Actors -  Marcello Mastroianni

The premier Italian actor of the postwar era, Marcello Mastroianni was among the most popular international stars in movie history. A speculative, almost introverted screen presence, he was the perfect foil for the arid, often puzzling films of directors like Michelangelo Antonioni and Federico Fellini, with whom he achieved some of his greatest success. Born September 28, 1924 in Fontana Liri, Italy, Mastroianni worked in Rome as a draughtsman during World War II. Towards the close of the conflict he was captured by the Nazis and exiled to a labor camp in northern Germany, but he managed to escape and subsequently flee to Venice, where he spent the remainder of the war in hiding. Upon returning to Rome in 1945, Mastroianni accepted an accounting position with Eagle Lion (Rank) Films, and in his spare hours performed with a local drama troupe, earning raves for an appearance in Angelica which brought him to the attention of director Luchino Visconti, who subsequently cast him in his production of As You Like It. Mastroianni became a regular member of Visconti's company and starred in dramas ranging from A Streetcar Named Desire to Death of a Salesman to Uncle Vanya. In 1947 he made his film debut in I Miserabli but did not reappear again onscreen for two more years.

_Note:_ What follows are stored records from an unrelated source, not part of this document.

### src/rtl/id_ex_stage.sv
// id_ex_stage: decode->execute pipeline register with bubble insertion and operand forwarding
module id_ex_stage #(
  parameter int DATA_W = 32,
  parameter int ALUC_W = 3,
  parameter int CNT_W  = 16
) (
  input  logic              clk,
  input  logic              rst,
  input  logic              stallD,
  input  logic              flushE,
  input  logic              stallE,
  input  logic [DATA_W-1:0] rd1D,
  input  logic [DATA_W-1:0] rd2D,
  input  logic [DATA_W-1:0] immD,
  input  logic [DATA_W-1:0] pcplus4D,
  input  logic [4:0]        rsD,
  input  logic [4:0]        rtD,
  input  logic [4:0]        rdD,
  input  logic              regwriteD,
  input  logic              memtoregD,
  input  logic              memwriteD,
  input  logic              alusrcD,
  input  logic              regdstD,
  input  logic [ALUC_W-1:0] alucontrolD,
  input  logic [1:0]        forwardaE,
  input  logic [1:0]        forwardbE,
  input  logic [DATA_W-1:0] aluoutM,
  input  logic [DATA_W-1:0] resultW,
  output logic [4:0]        rsE,
  output logic [4:0]        rtE,
  output logic [4:0]        writeregE,
  output logic              regwriteE,
  output logic              memtoregE,
  output logic              memwriteE,
  output logic [ALUC_W-1:0] alucontrolE,
  output logic [DATA_W-1:0] srcaE,
  output logic [DATA_W-1:0] srcbE,
  output logic [DATA_W-1:0] writedataE,
  output logic [DATA_W-1:0] pcplus4E,
  output logic              validE,
  output logic [CNT_W-1:0]  bubble_cnt
);
  typedef struct packed {
    logic              regwrite;
    logic              memtoreg;
    logic              memwrite;
    logic              alusrc;
    logic              regdst;
    logic [ALUC_W-1:0] aluc;
    logic [4:0]        rs;
    logic [4:0]        rt;
    logic [4:0]        rd;
    logic [DATA_W-1:0] rd1;
    logic [DATA_W-1:0] rd2;
    logic [DATA_W-1:0] imm;
    logic [DATA_W-1:0] pc4;
    logic              valid;
  } e_t;
  e_t               e_q, e_d, load;
  logic [CNT_W-1:0] cnt_q, cnt_d;
  logic             bubble;
  logic [DATA_W-1:0] fa, fb;
  // Next E contents: flush beats stallE beats stallD; a bubble is all-zero so hazard compares never match
  always_comb begin
    load   = '{regwriteD, memtoregD, memwriteD, alusrcD, regdstD, alucontrolD,
               rsD, rtD, rdD, rd1D, rd2D, immD, pcplus4D, 1'b1};
    bubble = flushE | (~stallE & stallD);
    e_d    = bubble ? '0 : stallE ? e_q : load;
    cnt_d  = (bubble && cnt_q != '1) ? cnt_q + 1'b1 : cnt_q;
  end
  // E register and saturating bubble counter
  always_ff @(posedge clk or posedge rst) begin
    if (rst) begin
      e_q   <= '0;
      cnt_q <= '0;
    end else begin
      e_q   <= e_d;
      cnt_q <= cnt_d;
    end
  end
  // Forwarding muxes; 11 falls back to the register value like 00
  always_comb begin
    fa = forwardaE == 2'b10 ? aluoutM : forwardaE == 2'b01 ? resultW : e_q.rd1;
    fb = forwardbE == 2'b10 ? aluoutM : forwardbE == 2'b01 ? resultW : e_q.rd2;
  end
  assign srcaE       = fa;
  assign writedataE  = fb;
  assign srcbE       = e_q.alusrc ? e_q.imm : fb;
  assign writeregE   = e_q.regdst ? e_q.rd : e_q.rt;
  assign rsE         = e_q.rs;
  assign rtE         = e_q.rt;
  assign regwriteE   = e_q.regwrite;
  assign memtoregE   = e_q.memtoreg;
  assign memwriteE   = e_q.memwrite;
  assign alucontrolE = e_q.aluc;
  assign pcplus4E    = e_q.pc4;
  assign validE      = e_q.valid;
  assign bubble_cnt  = cnt_q;
endmodule

### config.mk
export PLATFORM = sky130hd
export DESIGN_NAME = id_ex_stage
export DESIGN_NICKNAME = d
export VERILOG_FILES = /design/src/rtl/id_ex_stage.sv
export SDC_FILE = /design/constraint.sdc
export NUM_CORES = 1
export LEC_CHECK = 0
export BUFFER_PORTS_ARGS = -buffer_cell sky130_fd_sc_hd__buf_4
export CAP_MARGIN = 15
export CORE_MARGIN = 4
export CORE_UTILIZATION = 25
export DETAILED_ROUTE_END_ITERATION = 10
export GPL_ROUTABILITY_DRIVEN = 0
export SLEW_MARGIN = 20
export SYNTH_ARGS = -nofsm -noshare
export SYNTH_HDL_FRONTEND = slang
export SYNTH_SLANG_ARGS = --single-unit
export TNS_END_PERCENT = 30
### constraint.sdc
create_clock -name clk -period 11.1 [get_ports clk]
set_clock_uncertainty 0.2 [all_clocks]
set_input_delay 1.11 -clock clk [delete_from_list [all_inputs] [get_ports clk]]
set_output_delay 1.11 -clock clk [all_outputs]
set_load 0.01 [all_outputs]
**Word-level counts from Yosys, hierarchy flattened**

Index checks and enable logic that the tools add are counted.

- Output and inout bits: 166
- Flip-flop bits (word level): 168

- Add/subtract/negate cells: 1
- Reduce and logical (&&, ||, !) cells: 1
- Mux-type cells: 8
- Equal/unequal tests: 6
- Bitwise operators: 3

Operators with widths:

| operator | count |
|---|---|
| $mux W152 | 2 |
| $mux W32 | 5 |
| $add A16 B1 Y16 const B | 1 |
| $ne A16 B16 Y1 const B | 1 |
| $mux W5 | 1 |
| $eq A2 B1 Y1 const B | 2 |
| $eq A2 B2 Y1 const B | 2 |
| $ne A2 B1 Y1 const B | 1 |
| $and A1 B1 Y1 | 1 |
| $logic_and A1 B1 Y1 | 1 |
| $not A1 Y1 | 1 |
| $or A1 B1 Y1 | 1 |

**Logic depth before layout (Yosys ltp)**

Gate-level depths: netlist (run 1).

- Depth in word-level cells: 4
- Gate-level depth with buffers: 7
- Depth with buffers taken out: 6

**Worst setup path before layout (run 1)**

Ideal clock, no wire load.

- Path kind: input-to-output
- Start point: input port forwardaE[1]
- End point: output port srcaE[10]
- Data required time: 9.790 ns
- Arrival time: 2.206 ns
- Path slack: 7.584 ns
- Stages on the path: 6
- Cell sequence: buf_2 -> nand2b_1 -> clkbuf_1 -> clkbuf_1 -> o22ai_1 -> nor2_1

- Word-level cells in the longest chain between the ends: 3
- Elaborated cells on any way between the ends: 4
- Classes of those cells: eq/ne: 2; mux: 2

RTL lines:

| element | line | text |
|---|---|---|
| from (decl) | 25 | `input logic [1:0] forwardaE,` |
| $eq A2 B1 Y1 | 83 | `fa = forwardaE == 2'b10 ? aluoutM : forwardaE == 2'b01 ? resultW : e_q.rd1;` |
| $mux W32 | 83 |  |
| $mux W32 (*) | 83 |  |
| to (decl) | 36 | `output logic [DATA_W-1:0] srcaE,` |

Every way passes the cells marked *; elsewhere a longest branch is shown, timed or not.

**Worst setup path after layout (run 1)**

- Start point: input port forwardaE[0]
- End point: output port srcaE[0]

Same word-level chain as after synthesis.

==> impl_metrics.ini, run 1 <==
[final_layout]
mostFrequentLayoutCells = buf_4 (396), nor2_1 (255), dfrtp_1 (167), mux2i_1 (165), o22ai_1 (50)
area_delta_synth_final_pct = 39.9
stdcell_count = 1688
layout_commonest_cell = buf_4
fin_nets = 1445
drive_gt1_share_pct = 36.3
insertedDiodeCount = 0
fillers = 3569

[worst_setup_path]
cp-end-kind = primary output
crit_type = input port to primary output
crit_path_start_kind = input port
crit_required_ns = 9.79
cp_max_fo = 41
crit_slowest_cell = nand2b_1
crit_arrival_ns = 3.77
path_buf_inv = 2
cpPeakStageDelay_ns = 0.87
cp_cell_sequence = buf_4 > nand2b_1 > nand2_1 > nor2_1 > nor2_1 > buf_4
critPathTopFamily = simple AND/OR/NAND/NOR gates

[floorplan]
die_x_um = 196
initial_core_util_pct = 25.4
num_io_pins = 390
core_area_um2 = 34700
die_h_um = 196
rows = 68
dieArea_um2 = 38400

[grt]
antenna_found_initial = 0
first_global_vias = 8118
grt_usage_pct = 15.9
grt_pass1_wl_um = 48300
grt-ovfl-total = 0
grt_max_degree = 86

[power_and_ir_drop]
p_leak_nw = 6.28
power_mw = 1.69
peakVddDrop_mv = 0.0949
p_per_area_nw_per_um2 = 137

[clock_network]
cts_setup_buffers = 0
clock_path_buffers = 2
worstSkewPairLatency_ns = 0.44
cts-root-buf = clkbuf_16
cts_resized = 0
h-tree-depth = 4
path_clk_slew_ns = 0.07
cts.sinks = 168
ctsHoldBuffers = 0
numCtsBuffers = 17
cts_tree = done

[synth]
yosysWarnings = 0
syn_area_um2 = 8820
synth_edf_count = 0
synth_fp_nets = 1137
ys_types = 34
syn_avg_cell_area_um2 = 9.67
synth-seq-area-share_pct = 47.6
synth_top_area_share_pct = 47.6
synth.area.top_cells = dfrtp_1 (48%), mux2i_1 (19%), nor2_1 (11%)
synth_area_leader_cell = dfrtp_1
async_flop_share_pct = 100
ys.flop_type = dfrtp_1
ys_seq_elements = 168
synthCells = 912

[place]
dp_cells = 1656
pre_cts_slack_ns = 5.99
dp_hpwl_um = 23000
portBuffers = 389

[sta]
finalHoldViolCount = 0
post-route-min-period_ns = 5.08
max_freq_ghz = 0.197
setup_violations = 0
final.setup.tns_ns = 0
fin_crit_sh_pct = 45.7
worstMarginPinSlew_ns = 1.08
rsz0062_at_grt = no
final.setup.worst_slack_ns = 6.02
slew_violations = 0
slew_headroom_pct = 27.8

[routing]
drtIter0Drc = 345
drc_errors = 0
routed_wl_um = 31400
first_pass_iters = 5
vias_per_cell = 4.67
routed-via-count = 7883
routedWlPerCell_um = 18.6
ant_nets = 0

[outcome]
status = finished clean

[job]
maxCapViolations = 0

[min_path]
hold_class = flip-flop to flip-flop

Although Mastroianni enjoyed a successful and prolific motion-picture career from 1949 onward, the films he made in his earliest days as a screen actor were almost exclusively minor efforts, rarely screened outside of Italy. In 1955 he co-starred with Vittorio De Sica and Sophia Loren -- an actress with whom he would frequently be paired in the years to come -- in Alessandro Blasetti's comedy Peccato che Sia una Canaglia and later worked with director Mario Monicelli on Padri e Figli. Still, for the most part both the casts and crews of his projects were undistinguished, and he remained an unknown outside of his native land. However, in 1957 Mastroianni reunited with Visconti for Le Notti Bianche, a picture which the actor later noted as a film that re-ignited his waning interest in the performing process. He next appeared as a supporting player in Monicelli's classic crime caper I Soliti Ignot, and for the first time he enjoyed success in the overseas market. However, his international breakthrough was Fellini's 1960 masterpiece, La Dolce Vita; a long, enigmatic exposé of the lives of Italy's Via Veneto set (Rome's wealthy socialites and partygoers), the picture was a global smash, and star Mastroianni, portraying a jaded, disillusioned gossip columnist, became a worldwide success story.